--- Supplied data ---

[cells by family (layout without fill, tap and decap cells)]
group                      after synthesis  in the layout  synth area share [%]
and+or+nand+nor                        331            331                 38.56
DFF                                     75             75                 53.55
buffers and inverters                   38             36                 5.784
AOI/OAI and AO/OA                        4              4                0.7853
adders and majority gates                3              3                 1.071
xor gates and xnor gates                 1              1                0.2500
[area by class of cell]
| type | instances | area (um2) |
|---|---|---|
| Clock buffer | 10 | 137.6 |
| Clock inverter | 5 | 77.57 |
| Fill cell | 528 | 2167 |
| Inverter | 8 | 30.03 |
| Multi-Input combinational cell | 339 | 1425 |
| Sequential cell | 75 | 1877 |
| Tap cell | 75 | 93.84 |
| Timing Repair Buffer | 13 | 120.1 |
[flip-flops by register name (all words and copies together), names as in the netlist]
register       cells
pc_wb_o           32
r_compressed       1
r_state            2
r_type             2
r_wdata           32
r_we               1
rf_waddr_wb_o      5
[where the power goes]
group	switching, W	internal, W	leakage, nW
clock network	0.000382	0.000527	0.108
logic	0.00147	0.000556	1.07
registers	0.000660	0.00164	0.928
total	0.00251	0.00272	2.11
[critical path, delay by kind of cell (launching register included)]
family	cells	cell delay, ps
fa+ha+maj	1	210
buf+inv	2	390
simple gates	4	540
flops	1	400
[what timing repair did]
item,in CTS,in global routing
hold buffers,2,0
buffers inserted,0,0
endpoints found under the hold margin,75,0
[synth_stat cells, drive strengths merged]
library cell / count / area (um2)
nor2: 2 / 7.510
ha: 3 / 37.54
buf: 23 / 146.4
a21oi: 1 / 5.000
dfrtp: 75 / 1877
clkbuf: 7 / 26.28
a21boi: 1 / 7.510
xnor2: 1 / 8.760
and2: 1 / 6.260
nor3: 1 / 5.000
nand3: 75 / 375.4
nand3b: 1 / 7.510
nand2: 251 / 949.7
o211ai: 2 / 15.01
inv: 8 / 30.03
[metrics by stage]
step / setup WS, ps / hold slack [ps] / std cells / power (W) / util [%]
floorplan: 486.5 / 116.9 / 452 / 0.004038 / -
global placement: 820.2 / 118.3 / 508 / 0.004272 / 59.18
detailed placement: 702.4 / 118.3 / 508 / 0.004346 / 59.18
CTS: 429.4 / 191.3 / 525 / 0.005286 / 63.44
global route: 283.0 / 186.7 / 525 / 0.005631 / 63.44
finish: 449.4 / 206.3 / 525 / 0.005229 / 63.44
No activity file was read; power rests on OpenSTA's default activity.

---
--- Supplied data ---

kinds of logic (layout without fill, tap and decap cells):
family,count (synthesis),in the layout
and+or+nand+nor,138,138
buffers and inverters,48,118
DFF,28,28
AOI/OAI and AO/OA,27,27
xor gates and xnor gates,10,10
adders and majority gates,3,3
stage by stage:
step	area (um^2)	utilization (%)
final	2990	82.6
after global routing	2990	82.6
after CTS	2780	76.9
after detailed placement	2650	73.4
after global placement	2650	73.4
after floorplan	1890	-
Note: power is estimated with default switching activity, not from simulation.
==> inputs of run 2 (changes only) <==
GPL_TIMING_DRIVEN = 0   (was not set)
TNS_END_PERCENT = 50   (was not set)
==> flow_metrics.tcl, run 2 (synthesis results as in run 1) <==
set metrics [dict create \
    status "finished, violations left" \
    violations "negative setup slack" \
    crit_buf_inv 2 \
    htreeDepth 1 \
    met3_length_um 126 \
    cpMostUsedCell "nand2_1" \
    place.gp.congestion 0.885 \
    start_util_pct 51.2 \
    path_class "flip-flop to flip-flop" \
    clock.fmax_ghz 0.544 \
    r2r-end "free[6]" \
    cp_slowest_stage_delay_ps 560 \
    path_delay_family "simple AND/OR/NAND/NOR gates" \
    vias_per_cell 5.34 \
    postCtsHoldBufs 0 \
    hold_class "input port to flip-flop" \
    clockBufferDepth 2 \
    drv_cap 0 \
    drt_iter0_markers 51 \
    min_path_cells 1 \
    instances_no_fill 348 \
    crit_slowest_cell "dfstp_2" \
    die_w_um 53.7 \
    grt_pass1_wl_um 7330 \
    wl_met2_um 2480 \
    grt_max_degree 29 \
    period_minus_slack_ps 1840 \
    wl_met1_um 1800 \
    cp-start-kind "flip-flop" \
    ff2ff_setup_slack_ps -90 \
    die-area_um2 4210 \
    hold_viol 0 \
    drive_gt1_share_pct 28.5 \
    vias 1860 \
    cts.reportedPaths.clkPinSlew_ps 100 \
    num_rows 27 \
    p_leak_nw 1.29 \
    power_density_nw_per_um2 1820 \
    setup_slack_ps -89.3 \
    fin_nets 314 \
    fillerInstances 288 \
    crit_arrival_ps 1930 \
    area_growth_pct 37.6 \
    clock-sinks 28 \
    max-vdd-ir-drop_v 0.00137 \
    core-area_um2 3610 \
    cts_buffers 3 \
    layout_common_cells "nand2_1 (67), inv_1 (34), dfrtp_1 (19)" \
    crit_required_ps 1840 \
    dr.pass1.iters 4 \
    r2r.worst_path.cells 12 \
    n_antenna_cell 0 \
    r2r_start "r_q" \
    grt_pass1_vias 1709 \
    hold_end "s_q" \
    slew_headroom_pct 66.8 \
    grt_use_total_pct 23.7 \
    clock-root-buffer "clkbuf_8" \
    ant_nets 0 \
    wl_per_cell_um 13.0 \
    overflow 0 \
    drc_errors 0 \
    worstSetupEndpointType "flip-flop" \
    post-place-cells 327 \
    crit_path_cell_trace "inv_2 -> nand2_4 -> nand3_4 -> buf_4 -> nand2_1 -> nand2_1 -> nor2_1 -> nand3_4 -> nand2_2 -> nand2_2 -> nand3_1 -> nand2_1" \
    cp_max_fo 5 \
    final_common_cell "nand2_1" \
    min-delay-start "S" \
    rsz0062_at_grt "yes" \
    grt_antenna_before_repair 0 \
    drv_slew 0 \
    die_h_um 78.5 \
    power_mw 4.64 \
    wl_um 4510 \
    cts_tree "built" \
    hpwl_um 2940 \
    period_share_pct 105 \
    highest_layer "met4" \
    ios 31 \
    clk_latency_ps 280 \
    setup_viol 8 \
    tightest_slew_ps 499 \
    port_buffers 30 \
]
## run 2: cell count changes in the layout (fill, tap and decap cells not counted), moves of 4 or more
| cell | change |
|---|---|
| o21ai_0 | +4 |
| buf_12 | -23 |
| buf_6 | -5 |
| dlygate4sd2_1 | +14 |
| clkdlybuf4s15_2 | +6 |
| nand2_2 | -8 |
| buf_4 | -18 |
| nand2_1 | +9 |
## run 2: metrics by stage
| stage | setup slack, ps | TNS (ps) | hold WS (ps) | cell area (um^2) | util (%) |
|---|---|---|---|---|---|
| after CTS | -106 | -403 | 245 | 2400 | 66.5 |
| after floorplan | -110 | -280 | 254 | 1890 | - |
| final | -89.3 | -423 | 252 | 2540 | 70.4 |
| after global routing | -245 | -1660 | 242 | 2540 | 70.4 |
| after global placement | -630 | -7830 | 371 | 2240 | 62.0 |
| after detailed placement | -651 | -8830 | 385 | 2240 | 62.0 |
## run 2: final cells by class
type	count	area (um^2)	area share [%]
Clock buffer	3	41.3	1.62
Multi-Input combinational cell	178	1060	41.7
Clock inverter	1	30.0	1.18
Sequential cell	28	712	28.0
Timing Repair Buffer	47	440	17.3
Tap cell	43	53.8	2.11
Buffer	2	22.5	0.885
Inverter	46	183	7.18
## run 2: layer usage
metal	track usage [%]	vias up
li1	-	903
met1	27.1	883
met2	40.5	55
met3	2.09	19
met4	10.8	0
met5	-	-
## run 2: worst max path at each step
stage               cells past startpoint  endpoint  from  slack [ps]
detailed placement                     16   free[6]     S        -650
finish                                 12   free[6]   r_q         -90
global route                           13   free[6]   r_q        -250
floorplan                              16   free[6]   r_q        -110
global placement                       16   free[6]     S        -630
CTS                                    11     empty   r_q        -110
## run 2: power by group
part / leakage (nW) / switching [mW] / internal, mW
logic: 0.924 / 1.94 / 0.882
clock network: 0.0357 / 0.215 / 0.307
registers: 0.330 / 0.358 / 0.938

---

What the exercise asks: From the data above, output exactly the lines between the one containing "family,count (synthesis),in the layout" and the one containing "place.gp.congestion 0.885 \", counting both of them.

Your response:
family,count (synthesis),in the layout
and+or+nand+nor,138,138
buffers and inverters,48,118
DFF,28,28
AOI/OAI and AO/OA,27,27
xor gates and xnor gates,10,10
adders and majority gates,3,3
stage by stage:
step	area (um^2)	utilization (%)
final	2990	82.6
after global routing	2990	82.6
after CTS	2780	76.9
after detailed placement	2650	73.4
after global placement	2650	73.4
after floorplan	1890	-
Note: power is estimated with default switching activity, not from simulation.
==> inputs of run 2 (changes only) <==
GPL_TIMING_DRIVEN = 0   (was not set)
TNS_END_PERCENT = 50   (was not set)
==> flow_metrics.tcl, run 2 (synthesis results as in run 1) <==
set metrics [dict create \
    status "finished, violations left" \
    violations "negative setup slack" \
    crit_buf_inv 2 \
    htreeDepth 1 \
    met3_length_um 126 \
    cpMostUsedCell "nand2_1" \
    place.gp.congestion 0.885 \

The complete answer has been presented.